Opinión

El ex oligarca, las Pussy Riot y los juegos de Sochi


 
 
 
En el apogeo de su poder, es claro que Vladimir Putin ordenó la liberación de Mijaíl Jodorkovsky el viernes, seguida ayer por la de Maria Alyojina y Nadezha Tolokonnikova, integrantes del grupo punk Pussy Riot, para demostrar que es magnánimo de cara a los juegos olímpicos de invierno en Sochi que arrancarán el 7 de febrero y serán el acontecimiento deportivo más importante en el gigante euroasiático desde Moscú 1980 y aquel famoso boicot estadounidense por la invasión de Afganistán (ahora ocupado por el Pentágono).
 
Como se recordará, el encarcelamiento de Jodorkovsky por fraude y evasión fiscal ––cargos que sigue llamando “fantasmagóricos”–– hace diez años fue posiblemente un golpe tan importante para que Putin se afianzara en el Kremlin como la segunda invasión de Chechenia en 1999, cuando el entonces premier ya se perfilaba para suceder a Boris Yeltsin.
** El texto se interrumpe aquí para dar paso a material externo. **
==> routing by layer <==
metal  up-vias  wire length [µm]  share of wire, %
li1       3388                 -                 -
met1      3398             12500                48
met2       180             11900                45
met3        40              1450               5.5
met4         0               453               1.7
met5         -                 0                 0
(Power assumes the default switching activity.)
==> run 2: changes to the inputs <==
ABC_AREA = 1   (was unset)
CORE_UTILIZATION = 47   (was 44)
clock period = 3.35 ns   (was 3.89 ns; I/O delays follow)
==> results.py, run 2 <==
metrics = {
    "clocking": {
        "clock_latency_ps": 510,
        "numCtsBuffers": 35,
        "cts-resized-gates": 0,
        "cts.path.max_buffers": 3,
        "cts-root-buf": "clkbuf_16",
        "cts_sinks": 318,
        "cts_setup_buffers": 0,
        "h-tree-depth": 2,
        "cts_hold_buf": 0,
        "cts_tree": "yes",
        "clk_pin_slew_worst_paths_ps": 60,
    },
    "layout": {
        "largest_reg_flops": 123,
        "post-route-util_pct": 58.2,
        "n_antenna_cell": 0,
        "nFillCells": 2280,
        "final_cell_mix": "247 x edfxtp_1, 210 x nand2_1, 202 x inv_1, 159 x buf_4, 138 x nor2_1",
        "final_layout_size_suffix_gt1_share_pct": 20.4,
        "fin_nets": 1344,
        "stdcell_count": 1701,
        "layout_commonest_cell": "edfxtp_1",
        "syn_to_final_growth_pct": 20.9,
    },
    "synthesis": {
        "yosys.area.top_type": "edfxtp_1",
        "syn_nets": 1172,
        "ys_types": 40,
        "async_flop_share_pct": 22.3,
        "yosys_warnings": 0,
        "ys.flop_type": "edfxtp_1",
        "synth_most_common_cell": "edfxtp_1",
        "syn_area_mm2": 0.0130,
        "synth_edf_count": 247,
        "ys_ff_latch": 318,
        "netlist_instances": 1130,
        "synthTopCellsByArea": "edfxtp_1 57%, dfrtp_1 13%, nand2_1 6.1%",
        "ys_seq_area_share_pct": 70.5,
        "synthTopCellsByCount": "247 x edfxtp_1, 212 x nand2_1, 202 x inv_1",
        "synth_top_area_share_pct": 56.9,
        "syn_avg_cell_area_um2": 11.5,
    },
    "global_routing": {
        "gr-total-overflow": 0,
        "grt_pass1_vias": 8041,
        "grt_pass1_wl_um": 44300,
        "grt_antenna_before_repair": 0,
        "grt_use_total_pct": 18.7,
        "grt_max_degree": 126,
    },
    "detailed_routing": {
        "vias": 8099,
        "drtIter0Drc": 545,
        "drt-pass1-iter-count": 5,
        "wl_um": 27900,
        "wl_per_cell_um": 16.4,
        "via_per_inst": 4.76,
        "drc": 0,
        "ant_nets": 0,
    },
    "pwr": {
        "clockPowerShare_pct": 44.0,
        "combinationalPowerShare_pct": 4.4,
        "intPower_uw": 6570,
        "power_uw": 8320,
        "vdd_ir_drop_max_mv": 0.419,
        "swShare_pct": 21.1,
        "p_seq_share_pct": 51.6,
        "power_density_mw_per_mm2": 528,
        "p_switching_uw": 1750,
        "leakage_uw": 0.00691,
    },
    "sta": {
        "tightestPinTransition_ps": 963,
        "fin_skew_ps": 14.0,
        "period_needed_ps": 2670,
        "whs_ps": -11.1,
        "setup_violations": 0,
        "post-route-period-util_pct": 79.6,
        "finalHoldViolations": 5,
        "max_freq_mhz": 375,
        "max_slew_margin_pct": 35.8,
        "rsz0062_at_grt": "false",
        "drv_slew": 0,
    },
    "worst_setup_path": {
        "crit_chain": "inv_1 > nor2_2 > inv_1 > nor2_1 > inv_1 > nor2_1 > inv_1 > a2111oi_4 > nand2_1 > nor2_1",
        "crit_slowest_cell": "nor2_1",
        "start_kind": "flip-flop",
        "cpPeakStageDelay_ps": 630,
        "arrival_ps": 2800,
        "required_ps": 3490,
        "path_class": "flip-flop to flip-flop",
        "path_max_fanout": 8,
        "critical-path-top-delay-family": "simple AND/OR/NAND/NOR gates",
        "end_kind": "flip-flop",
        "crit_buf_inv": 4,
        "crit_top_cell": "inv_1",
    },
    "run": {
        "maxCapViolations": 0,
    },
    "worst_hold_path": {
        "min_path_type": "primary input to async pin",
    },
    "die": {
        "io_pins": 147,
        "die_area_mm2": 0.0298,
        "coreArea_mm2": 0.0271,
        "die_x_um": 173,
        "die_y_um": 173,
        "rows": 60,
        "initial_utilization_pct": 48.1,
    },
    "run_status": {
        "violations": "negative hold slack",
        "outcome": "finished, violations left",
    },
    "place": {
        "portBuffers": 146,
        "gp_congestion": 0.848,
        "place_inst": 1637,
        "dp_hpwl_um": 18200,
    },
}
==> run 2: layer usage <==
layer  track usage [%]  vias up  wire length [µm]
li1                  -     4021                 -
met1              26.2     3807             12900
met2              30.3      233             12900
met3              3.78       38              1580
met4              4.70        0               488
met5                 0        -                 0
## src/design/kts_pkg.sv

```systemverilog
`default_nettype none
package kts_pkg;

  localparam int unsigned TableEntries = 64;
  localparam int unsigned SlotW = $clog2(TableEntries);
  localparam int unsigned CountW = $clog2(TableEntries + 1);
  localparam int unsigned QueueDepth = 2;

  localparam logic [1:0] KIND_RECORD = 2'd0;
  localparam logic [1:0] KIND_QUERY = 2'd1;
  localparam logic [1:0] KIND_CLEAR = 2'd2;
  localparam logic [1:0] KIND_NONE = 2'd3;

  localparam logic [1:0] ST_OK = 2'd0;
  localparam logic [1:0] ST_DISABLED = 2'd1;
  localparam logic [1:0] ST_FULL = 2'd2;
  localparam logic [1:0] ST_NOT_FOUND = 2'd3;

  localparam logic [1:0] REG_RECORD_ENABLE = 2'd0;

  localparam int unsigned EntryW = 64 + 32 + 48 + 32 + 32;

  typedef struct packed {
    logic [1:0]  kind;
    logic [63:0] name_key;
    logic [31:0] elapsed_us;
  } in_item_t;

  typedef struct packed {
    logic [1:0]  status;
    logic [5:0]  slot;
    logic [31:0] call_count;
    logic [47:0] total_us;
    logic [31:0] min_us;
    logic [31:0] max_us;
    logic [31:0] avg_us;
  } out_item_t;

  // Work item handed from the front to the back part.
  typedef struct packed {
    logic [1:0]  kind;
    logic        rec_en;
    logic [63:0] name_key;
    logic [31:0] elapsed_us;
  } work_t;

  typedef struct packed {
    logic [63:0] key;
    logic [31:0] calls;
    logic [47:0] total;
    logic [31:0] vmin;
    logic [31:0] vmax;
  } entry_t;

endpackage
`default_nettype wire

```

## src/design/kts_front.sv

```systemverilog
`default_nettype none
module kts_front (
  input  wire logic               clk,
  input  wire logic               rst_n,
  input  wire logic               start,
  output logic                    busy,
  input  wire kts_pkg::in_item_t  in_item,
  input  wire logic               rec_en,
  output logic                    q_valid,
  output kts_pkg::work_t          q_item,
  input  wire logic               q_pop
);
  import kts_pkg::*;

  localparam int unsigned PtrW = $clog2(QueueDepth);

  work_t             fifo_r [QueueDepth];
  logic [PtrW-1:0]   wptr_r, rptr_r;
  logic [PtrW:0]     cnt_r;
  logic              push;

  assign busy = (cnt_r == (PtrW+1)'(QueueDepth));
  // Kind 3 produces nothing, so it is dropped here.
  assign push = start && !busy && (in_item.kind != KIND_NONE);
  assign q_valid = (cnt_r != '0);
  assign q_item = fifo_r[rptr_r];

  always_ff @(posedge clk) begin
    if (push) begin
      fifo_r[wptr_r] <= '{kind: in_item.kind, rec_en: rec_en,
                          name_key: in_item.name_key, elapsed_us: in_item.elapsed_us};
    end
    if (!rst_n) begin
      wptr_r <= '0;
      rptr_r <= '0;
      cnt_r <= '0;
    end else begin
      if (push) wptr_r <= wptr_r + 1'b1;
      if (q_pop) rptr_r <= rptr_r + 1'b1;
      cnt_r <= cnt_r + (PtrW+1)'(push) - (PtrW+1)'(q_pop);
    end
  end
endmodule
`default_nettype wire

```
### src/rtl/tkss_cfg.sv
// apb-style configuration register block
// depends on tkss_pkg
module tkss_cfg
  import tkss_pkg::*;
(
  input  logic                  clk,
  input  logic                  rst_n,
  input  logic                  cfg_psel,
  input  logic                  cfg_penable,
  input  logic                  cfg_pwrite,
  input  logic [CFG_ADDR_W-1:0] cfg_paddr,
  input  logic [CFG_DATA_W-1:0] cfg_pwdata,
  output logic [CFG_DATA_W-1:0] cfg_prdata,
  output logic                  cfg_pready,
  output logic                  pressure_enabled
);

  logic pressure_en_r;
  logic pressure_en_nxt;
  logic sel_pe;

  assign sel_pe     = (cfg_paddr[CFG_ADDR_W-1:2] == REG_PRESSURE_EN);
  assign cfg_pready = 1'b1;

  always_comb begin
    pressure_en_nxt = pressure_en_r;
    if (cfg_psel && cfg_penable && cfg_pwrite && cfg_pready && sel_pe) begin
      pressure_en_nxt = cfg_pwdata[0];
    end
  end

  always_ff @(posedge clk) begin
    if (!rst_n) begin
      pressure_en_r <= 1'b0;
    end else begin
      pressure_en_r <= pressure_en_nxt;
    end
  end

  assign cfg_prdata       = sel_pe ? {{(CFG_DATA_W-1){1'b0}}, pressure_en_r} : '0;
  assign pressure_enabled = pressure_en_r;

endmodule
No fue tan sólo una lucha por el poder, aunque Jodorkovsky no ocultaba sus intenciones de presentarse a la votación presidencial de 2008 al frente de los “liberales”: También había que meter en cintura a los oligarcas que se beneficiaron de las privatizaciones mafiosas avaladas por Yeltsin y así cayeron, previamente, Boris Berezovsky y Vladimir Gusinsky.
 
A sus 40 años, Jodorkovsky era el magnate superlativo de Rusia, con una fortuna de 11 mil millones de dólares y la propiedad de la petrolera YukosSibneft, que posiblemente habría sido absorbida en 40 por ciento por Exxon y Chevron, lo que habría puesto en riesgo la seguridad energética de Moscú y la palanca que Putin ha manejado con habilidad para la recuperación del país.
 
Migas
 
Jodorkovsky coqueteaba con el establecimiento norteamericano. Intentó reunirse con la flamante asesora de Seguridad Nacional del segundo régimen Bush, Condoleezza Rice, quien lo ignoró recordando las denuncias en su contra sobre “negocios inapropiados” y su cabildeo millonario en el Capitolio, pero a cambio hizo migas con Spencer Abraham, secretario de Energía, y con Henry Kissinger.
 
Ahora ha declarado, apunta The Guardian, que se limitará a la “actividad pública” para promover la liberación de otros prisioneros políticos, lo que “consternó” a la oposición, que se obstinó a lo largo de estos diez años en presentarlo como “filósofo político y gurú de la justicia social”. Nada de pensar otra vez en elecciones, pues como dice el ultraderechista Boris Nemtsov, es un “valiente” que tiene el “derecho moral” de no “sumergirse en la batalla política”.